• _Work instructions_
Quote, word for word, every line starting at the line that contains "cell families after" and ending with the last line of the records; include both of these lines and no others.

Excerpted records Start Marker

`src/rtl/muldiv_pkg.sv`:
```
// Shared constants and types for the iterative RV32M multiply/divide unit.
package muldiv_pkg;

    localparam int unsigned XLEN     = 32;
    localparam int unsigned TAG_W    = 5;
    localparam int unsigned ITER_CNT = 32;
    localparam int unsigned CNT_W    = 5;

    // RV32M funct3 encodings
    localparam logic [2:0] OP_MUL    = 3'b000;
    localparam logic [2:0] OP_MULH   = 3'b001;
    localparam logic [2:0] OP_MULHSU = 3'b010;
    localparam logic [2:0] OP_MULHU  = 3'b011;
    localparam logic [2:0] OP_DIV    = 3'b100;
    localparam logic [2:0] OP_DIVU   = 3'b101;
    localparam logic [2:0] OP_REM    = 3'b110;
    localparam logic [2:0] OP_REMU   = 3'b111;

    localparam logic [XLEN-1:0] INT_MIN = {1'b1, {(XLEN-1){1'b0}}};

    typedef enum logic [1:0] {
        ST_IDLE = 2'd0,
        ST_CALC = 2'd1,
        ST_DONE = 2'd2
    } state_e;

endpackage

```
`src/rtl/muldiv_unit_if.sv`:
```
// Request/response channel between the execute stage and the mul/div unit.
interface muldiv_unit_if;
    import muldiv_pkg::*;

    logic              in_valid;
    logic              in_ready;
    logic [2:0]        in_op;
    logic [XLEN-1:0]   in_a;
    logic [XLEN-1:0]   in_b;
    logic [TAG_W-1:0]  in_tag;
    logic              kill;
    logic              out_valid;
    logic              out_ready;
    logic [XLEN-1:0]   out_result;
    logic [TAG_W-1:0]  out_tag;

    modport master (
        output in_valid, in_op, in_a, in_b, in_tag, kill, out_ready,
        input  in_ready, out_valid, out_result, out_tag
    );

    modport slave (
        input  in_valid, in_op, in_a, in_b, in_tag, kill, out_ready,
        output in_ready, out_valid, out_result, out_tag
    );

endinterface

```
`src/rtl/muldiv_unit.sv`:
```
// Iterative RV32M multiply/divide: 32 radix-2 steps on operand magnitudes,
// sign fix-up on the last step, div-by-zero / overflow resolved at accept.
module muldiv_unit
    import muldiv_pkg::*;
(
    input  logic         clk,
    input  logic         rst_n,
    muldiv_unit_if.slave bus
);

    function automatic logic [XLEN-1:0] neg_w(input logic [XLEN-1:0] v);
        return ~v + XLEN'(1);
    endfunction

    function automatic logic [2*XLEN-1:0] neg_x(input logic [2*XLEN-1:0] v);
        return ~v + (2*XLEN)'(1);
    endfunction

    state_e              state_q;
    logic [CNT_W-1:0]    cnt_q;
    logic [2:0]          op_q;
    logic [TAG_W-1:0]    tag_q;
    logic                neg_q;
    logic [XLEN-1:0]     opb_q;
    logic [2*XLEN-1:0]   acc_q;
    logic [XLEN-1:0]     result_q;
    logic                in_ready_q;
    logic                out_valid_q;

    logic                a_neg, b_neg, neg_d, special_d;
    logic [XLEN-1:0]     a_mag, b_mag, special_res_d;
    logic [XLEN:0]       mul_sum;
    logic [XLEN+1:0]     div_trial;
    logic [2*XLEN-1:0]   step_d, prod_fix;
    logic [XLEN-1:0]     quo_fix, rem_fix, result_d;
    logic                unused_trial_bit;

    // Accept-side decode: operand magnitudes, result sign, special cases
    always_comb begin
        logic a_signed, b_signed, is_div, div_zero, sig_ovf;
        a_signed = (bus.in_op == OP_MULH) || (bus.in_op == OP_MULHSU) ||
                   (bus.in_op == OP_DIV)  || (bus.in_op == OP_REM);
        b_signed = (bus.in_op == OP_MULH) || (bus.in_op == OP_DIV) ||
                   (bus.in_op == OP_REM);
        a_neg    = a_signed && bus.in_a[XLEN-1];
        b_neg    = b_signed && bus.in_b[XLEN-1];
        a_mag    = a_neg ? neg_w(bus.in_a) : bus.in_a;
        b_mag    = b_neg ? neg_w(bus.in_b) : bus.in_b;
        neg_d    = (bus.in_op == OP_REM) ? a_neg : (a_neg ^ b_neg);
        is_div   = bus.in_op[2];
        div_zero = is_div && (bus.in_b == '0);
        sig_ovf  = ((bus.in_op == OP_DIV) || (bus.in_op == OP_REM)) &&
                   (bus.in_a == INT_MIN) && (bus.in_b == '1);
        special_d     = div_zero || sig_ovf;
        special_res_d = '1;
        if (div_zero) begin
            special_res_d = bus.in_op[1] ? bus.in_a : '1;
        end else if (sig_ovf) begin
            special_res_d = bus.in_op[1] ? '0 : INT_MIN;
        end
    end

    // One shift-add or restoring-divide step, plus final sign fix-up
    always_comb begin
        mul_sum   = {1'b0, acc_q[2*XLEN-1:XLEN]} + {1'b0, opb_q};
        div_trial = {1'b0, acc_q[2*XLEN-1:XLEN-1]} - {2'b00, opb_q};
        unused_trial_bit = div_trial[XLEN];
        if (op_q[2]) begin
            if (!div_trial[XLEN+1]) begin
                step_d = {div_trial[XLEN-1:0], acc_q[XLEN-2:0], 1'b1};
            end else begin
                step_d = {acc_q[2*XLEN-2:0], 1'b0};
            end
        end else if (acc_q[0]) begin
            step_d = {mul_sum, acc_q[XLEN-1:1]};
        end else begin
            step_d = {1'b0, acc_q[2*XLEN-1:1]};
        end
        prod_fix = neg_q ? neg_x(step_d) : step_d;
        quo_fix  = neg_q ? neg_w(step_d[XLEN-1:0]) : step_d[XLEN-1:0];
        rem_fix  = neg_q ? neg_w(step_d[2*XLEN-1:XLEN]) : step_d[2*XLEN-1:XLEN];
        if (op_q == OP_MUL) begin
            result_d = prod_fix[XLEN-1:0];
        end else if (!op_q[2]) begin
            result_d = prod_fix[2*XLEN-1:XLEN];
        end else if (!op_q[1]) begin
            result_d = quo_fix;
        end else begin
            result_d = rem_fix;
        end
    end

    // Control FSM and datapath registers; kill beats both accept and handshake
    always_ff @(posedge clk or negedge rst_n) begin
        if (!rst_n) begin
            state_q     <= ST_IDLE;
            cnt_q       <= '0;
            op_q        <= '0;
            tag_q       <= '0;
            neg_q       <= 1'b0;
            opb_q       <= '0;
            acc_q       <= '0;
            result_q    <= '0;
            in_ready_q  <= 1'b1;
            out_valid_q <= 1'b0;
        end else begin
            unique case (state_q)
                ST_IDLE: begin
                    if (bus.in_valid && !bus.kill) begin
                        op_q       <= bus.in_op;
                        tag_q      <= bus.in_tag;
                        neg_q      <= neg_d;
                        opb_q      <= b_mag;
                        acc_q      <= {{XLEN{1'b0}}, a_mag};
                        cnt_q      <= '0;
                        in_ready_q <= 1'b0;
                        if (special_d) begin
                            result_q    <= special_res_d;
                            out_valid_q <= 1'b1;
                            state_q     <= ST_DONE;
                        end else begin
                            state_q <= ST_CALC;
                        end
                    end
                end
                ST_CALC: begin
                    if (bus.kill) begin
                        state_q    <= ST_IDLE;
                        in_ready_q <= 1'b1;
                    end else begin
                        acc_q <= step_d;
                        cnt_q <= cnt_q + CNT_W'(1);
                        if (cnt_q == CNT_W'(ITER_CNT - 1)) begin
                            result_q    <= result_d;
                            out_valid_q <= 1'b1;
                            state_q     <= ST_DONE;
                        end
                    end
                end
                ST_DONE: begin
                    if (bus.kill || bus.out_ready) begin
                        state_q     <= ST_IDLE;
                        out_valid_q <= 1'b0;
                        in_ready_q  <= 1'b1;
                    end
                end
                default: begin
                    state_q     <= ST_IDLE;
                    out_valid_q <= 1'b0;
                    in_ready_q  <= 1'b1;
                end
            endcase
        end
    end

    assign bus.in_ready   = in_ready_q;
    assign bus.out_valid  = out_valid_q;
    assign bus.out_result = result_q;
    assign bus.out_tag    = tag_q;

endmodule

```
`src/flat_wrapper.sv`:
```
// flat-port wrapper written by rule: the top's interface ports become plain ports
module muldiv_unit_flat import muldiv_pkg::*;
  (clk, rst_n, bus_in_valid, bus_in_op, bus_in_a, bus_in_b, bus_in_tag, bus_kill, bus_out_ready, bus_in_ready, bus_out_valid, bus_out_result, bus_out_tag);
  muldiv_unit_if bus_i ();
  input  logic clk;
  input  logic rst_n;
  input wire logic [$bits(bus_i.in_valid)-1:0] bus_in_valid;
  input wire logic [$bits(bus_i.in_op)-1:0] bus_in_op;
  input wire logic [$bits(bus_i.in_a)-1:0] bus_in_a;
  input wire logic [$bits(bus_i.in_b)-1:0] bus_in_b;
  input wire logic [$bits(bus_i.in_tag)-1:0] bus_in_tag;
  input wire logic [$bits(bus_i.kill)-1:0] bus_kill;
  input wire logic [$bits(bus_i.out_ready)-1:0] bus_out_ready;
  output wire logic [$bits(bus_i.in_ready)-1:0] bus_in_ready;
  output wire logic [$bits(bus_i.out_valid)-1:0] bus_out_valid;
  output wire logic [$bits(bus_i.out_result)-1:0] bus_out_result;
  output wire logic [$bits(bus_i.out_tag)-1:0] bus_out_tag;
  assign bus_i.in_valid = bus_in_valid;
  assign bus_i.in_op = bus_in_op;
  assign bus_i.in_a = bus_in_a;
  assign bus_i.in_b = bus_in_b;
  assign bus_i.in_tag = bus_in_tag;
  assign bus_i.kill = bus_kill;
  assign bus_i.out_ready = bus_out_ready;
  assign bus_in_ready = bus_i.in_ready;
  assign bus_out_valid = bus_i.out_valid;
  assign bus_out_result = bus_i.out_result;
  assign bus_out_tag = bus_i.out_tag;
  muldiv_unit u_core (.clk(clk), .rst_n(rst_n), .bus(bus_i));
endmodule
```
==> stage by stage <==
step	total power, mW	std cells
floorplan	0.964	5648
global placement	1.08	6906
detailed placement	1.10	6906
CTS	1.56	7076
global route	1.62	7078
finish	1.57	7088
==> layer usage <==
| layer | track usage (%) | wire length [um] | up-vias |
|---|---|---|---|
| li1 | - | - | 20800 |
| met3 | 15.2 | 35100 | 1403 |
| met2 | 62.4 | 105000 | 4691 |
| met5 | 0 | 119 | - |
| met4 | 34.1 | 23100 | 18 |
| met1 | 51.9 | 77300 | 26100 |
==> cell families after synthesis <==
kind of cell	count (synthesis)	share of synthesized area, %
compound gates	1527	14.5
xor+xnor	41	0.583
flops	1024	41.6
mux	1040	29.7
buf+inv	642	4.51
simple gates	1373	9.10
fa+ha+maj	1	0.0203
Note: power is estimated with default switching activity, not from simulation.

Excerpted records End Marker

• _Answer area_
==> cell families after synthesis <==
kind of cell	count (synthesis)	share of synthesized area, %
compound gates	1527	14.5
xor+xnor	41	0.583
flops	1024	41.6
mux	1040	29.7
buf+inv	642	4.51
simple gates	1373	9.10
fa+ha+maj	1	0.0203
Note: power is estimated with default switching activity, not from simulation.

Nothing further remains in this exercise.